The tech-heavy Nasdaq has emerged as the stand-out mover as June draws to an end, up 5.6% so far and set for its best monthly run since November last year.
Yet another record high close overnight is no coincidence given reassurances from the U.S. Federal Reserve after its mid-month hawkish shift, while the Delta variant has recreated that deja vu feeling of pandemic-related economic uncertainty.
So while travel and cyclical stocks have felt the heat, the combined market cap of the five biggest U.S. tech plays (Google (NASDAQ:GOOGL), Amazon (NASDAQ:AMZN), Facebook (NASDAQ:FB), Apple (NASDAQ:AAPL) and Microsoft (NASDAQ:MSFT)) has climbed closer to a gigantic $9 trillion, which is about 35% of nominal GDP.
But the reopening trade is far from dead and once end-month window dressing by investment managers trying to look smarter about their choices is over, some pundits expect confidence in the economic recovery to regain momentum.
A taste of that came from top Wall Street banks raising dividends after passing the Fed’s stress test. Morgan Stanley (NYSE:MS) delivered a big surprise that boosted its shares. Confidence in strong corporate earnings growth is intact.
The day ahead however sees cyclical-tilted European equities heading south with futures down around 0.2% amid rising COVID-19 infections in the UK and elsewhere. U.S. stock futures point to a steady start for Wall Street.
Japan’s Nikkei erased its gains as domestic infections surged ahead of the Olympics next month. In Australia, officials extended lockdown and social distancing measures to contain the Delta variant, putting the Aussie under pressure.
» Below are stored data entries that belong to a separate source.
===== src/rtl/uart_sched_pkg.sv =====
// Shared definitions for the UART transmit scheduler: FSM encodings, word width
// and the MSB-first byte extraction helper.
package uart_sched_pkg;

    localparam int         WORD_W            = 32;
    localparam logic [7:0] DEFAULT_TERM_BYTE = 8'h0A;

    typedef logic [2:0] state_t;

    localparam state_t IDLE    = 3'd0;
    localparam state_t LOAD    = 3'd1;
    localparam state_t START   = 3'd2;
    localparam state_t WAIT_HI = 3'd3;
    localparam state_t WAIT_LO = 3'd4;
    localparam state_t NEXT    = 3'd5;

    // Byte 0 is the most significant byte of the captured word.
    function automatic logic [7:0] word_byte(input logic [WORD_W-1:0] word,
                                             input logic [1:0]        sel);
        logic [7:0] b;
        case (sel)
            2'd0:    b = word[31:24];
            2'd1:    b = word[23:16];
            2'd2:    b = word[15:8];
            2'd3:    b = word[7:0];
            default: b = word[31:24];
        endcase
        return b;
    endfunction

endpackage


===== src/rtl/uart_tx_scheduler_rr_arbiter.sv =====
// Combinational round-robin arbiter: grants the first request found at or after
// ptr, wrapping modulo N.
module rr_arbiter #(
    parameter int N  = 2,
    parameter int PW = $clog2(N)
) (
    input  logic [N-1:0]  req,
    input  logic [PW-1:0] ptr,
    output logic [N-1:0]  grant,
    output logic [PW-1:0] grant_idx,
    output logic          any
);

    logic [PW-1:0] k_s;
    logic          hit_s;

    // Walk the requests starting at ptr; the first hit wins.
    always_comb begin
        grant     = '0;
        grant_idx = '0;
        any       = 1'b0;
        k_s       = '0;
        hit_s     = 1'b0;
        for (int i = 0; i < N; i++) begin
            k_s        = PW'((int'(ptr) + i) % N);
            hit_s      = req[k_s] & ~any;
            grant[k_s] = hit_s;
            grant_idx  = hit_s ? k_s : grant_idx;
            any        = any | hit_s;
        end
    end

endmodule


===== src/rtl/uart_tx_scheduler.sv =====
// Shares one uart_transmitter between N_REQ word producers: captures a word from the
// round-robin winner and feeds it out MSB-first one byte per transmitter frame.
module uart_tx_scheduler
    import uart_sched_pkg::*;
#(
    parameter int         N_REQ         = 2,
    parameter int         WORD_BYTES    = 4,
    parameter int         TERM_EN       = 1,
    parameter logic [7:0] TERM_BYTE     = DEFAULT_TERM_BYTE,
    parameter int         BUSY_WAIT_MAX = 16
) (
    input  logic                          clk,
    input  logic                          i_reset,
    input  logic [N_REQ-1:0]              i_req,
    input  logic [N_REQ-1:0][WORD_W-1:0]  i_word,
    output logic [N_REQ-1:0]              o_grant,
    output logic                          o_start_uart,
    output logic [7:0]                    o_uart_data,
    input  logic                          i_tx_busy,
    output logic                          o_busy,
    output logic                          o_err
);

    localparam int PTR_W = $clog2(N_REQ);
    localparam int IDX_W = $clog2(WORD_BYTES + 2);
    localparam int CNT_W = $clog2(BUSY_WAIT_MAX + 1);

    localparam logic [IDX_W-1:0] LAST_IDX = IDX_W'(WORD_BYTES + TERM_EN - 1);
    localparam logic [IDX_W-1:0] TERM_IDX = IDX_W'(WORD_BYTES);
    localparam logic [CNT_W-1:0] CNT_LAST = CNT_W'(BUSY_WAIT_MAX - 1);
    localparam logic [PTR_W-1:0] PTR_LAST = PTR_W'(N_REQ - 1);

    state_t              state_r;
    state_t              state_s;
    logic [PTR_W-1:0]    rr_ptr_r;
    logic [IDX_W-1:0]    byte_idx_r;
    logic [CNT_W-1:0]    wait_cnt_r;
    logic [WORD_W-1:0]   shadow_r;

    logic [N_REQ-1:0]    grant_oh_s;
    logic [PTR_W-1:0]    grant_idx_s;
    logic                any_req_s;

    rr_arbiter #(
        .N  (N_REQ),
        .PW (PTR_W)
    ) u_arb (
        .req       (i_req),
        .ptr       (rr_ptr_r),
        .grant     (grant_oh_s),
        .grant_idx (grant_idx_s),
        .any       (any_req_s)
    );

    // Next-state decode of the byte sequencer.
    always_comb begin
        state_s = state_r;
        case (state_r)
            IDLE: begin
                if (any_req_s) begin
                    state_s = LOAD;
                end else begin
                    state_s = IDLE;
                end
            end
            LOAD:    state_s = START;
            START:   state_s = WAIT_HI;
            WAIT_HI: begin
                if (i_tx_busy) begin
                    state_s = WAIT_LO;
                end else if (wait_cnt_r == CNT_LAST) begin
                    state_s = NEXT;
                end else begin
                    state_s = WAIT_HI;
                end
            end
            WAIT_LO: begin
                if (!i_tx_busy) begin
                    state_s = NEXT;
                end else begin
                    state_s = WAIT_LO;
                end
            end
            NEXT: begin
                if (byte_idx_r == LAST_IDX) begin
                    state_s = IDLE;
                end else begin
                    state_s = LOAD;
                end
            end
            default: state_s = IDLE;
        endcase
    end

    // State register and the status outputs that mirror it.
    always_ff @(posedge clk) begin
        if (!i_reset) begin
            state_r      <= IDLE;
            o_busy       <= 1'b0;
            o_start_uart <= 1'b0;
        end else begin
            state_r      <= state_s;
            o_busy       <= (state_s != IDLE);
            // Start is issued from START so the data byte is already stable a cycle ahead.
            o_start_uart <= (state_r == START);
        end
    end

    // Capture, pointer rotation and grant pulse on each arbitration win.
    always_ff @(posedge clk) begin
        if (!i_reset) begin
            o_grant  <= '0;
            shadow_r <= '0;
            rr_ptr_r <= '0;
        end else if ((state_r == IDLE) && any_req_s) begin
            o_grant  <= grant_oh_s;
            shadow_r <= i_word[grant_idx_s];
            rr_ptr_r <= (grant_idx_s == PTR_LAST) ? '0 : grant_idx_s + PTR_W'(1);
        end else begin
            o_grant  <= '0;
        end
    end

    // Byte index, output data, busy-rise watchdog and sticky error.
    always_ff @(posedge clk) begin
        if (!i_reset) begin
            byte_idx_r  <= '0;
            o_uart_data <= 8'h00;
            wait_cnt_r  <= '0;
            o_err       <= 1'b0;
        end else begin
            case (state_r)
                IDLE: byte_idx_r <= '0;
                LOAD: begin
                    if (byte_idx_r == TERM_IDX) begin
                        o_uart_data <= TERM_BYTE;
                    end else begin
                        o_uart_data <= word_byte(shadow_r, byte_idx_r[1:0]);
                    end
                end
                START: wait_cnt_r <= '0;
                WAIT_HI: begin
                    if (!i_tx_busy && (wait_cnt_r == CNT_LAST)) begin
                        o_err <= 1'b1;
                    end else if (!i_tx_busy) begin
                        wait_cnt_r <= wait_cnt_r + CNT_W'(1);
                    end else begin
                        wait_cnt_r <= wait_cnt_r;
                    end
                end
                NEXT: begin
                    if (byte_idx_r != LAST_IDX) begin
                        byte_idx_r <= byte_idx_r + IDX_W'(1);
                    end else begin
                        byte_idx_r <= byte_idx_r;
                    end
                end
                default: byte_idx_r <= byte_idx_r;
            endcase
        end
    end

endmodule


===== config.mk =====
export PLATFORM = sky130hd
export DESIGN_NAME = uart_tx_scheduler
export DESIGN_NICKNAME = d
export VERILOG_FILES = /design/src/rtl/uart_sched_pkg.sv /design/src/rtl/uart_tx_scheduler_rr_arbiter.sv /design/src/rtl/uart_tx_scheduler.sv
export SDC_FILE = /design/constraint.sdc
export NUM_CORES = 1
export LEC_CHECK = 0
export ABC_CLOCK_PERIOD_IN_PS = 2200
export BUFFER_PORTS_ARGS = -buffer_cell sky130_fd_sc_hd__buf_2
export CELL_PAD_IN_SITES_DETAIL_PLACEMENT = 1
export CELL_PAD_IN_SITES_GLOBAL_PLACEMENT = 1
export CORE_MARGIN = 2
export CORE_UTILIZATION = 37
export DETAILED_ROUTE_END_ITERATION = 10
export GPL_ROUTABILITY_DRIVEN = 0
export HOLD_SLACK_MARGIN = 0.15
export PLACE_DENSITY = 0.79
export SYNTH_ARGS = -nofsm -noshare
export SYNTH_HDL_FRONTEND = slang
export SYNTH_SLANG_ARGS = --single-unit

===== constraint.sdc =====
create_clock -name clk -period 2.2 [get_ports clk]
set_input_delay 0.33 -clock clk [delete_from_list [all_inputs] [get_ports clk]]
set_output_delay 0.33 -clock clk [all_outputs]
set_load 0.01 [all_outputs]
Focus will turn to the June eurozone flash inflation data and the U.S. ADP employment report, which could set the tone for Friday’s non-farm payrolls data. Ahead of that, the dollar steadied near recent peaks.
Finally, it’s worth keeping an eye on market warning signals. The SKEW index, which tracks demand for crash protection, hit a record high on Friday, indicating concern among institutional investors of a black-swan shock. The index was last just below that peak.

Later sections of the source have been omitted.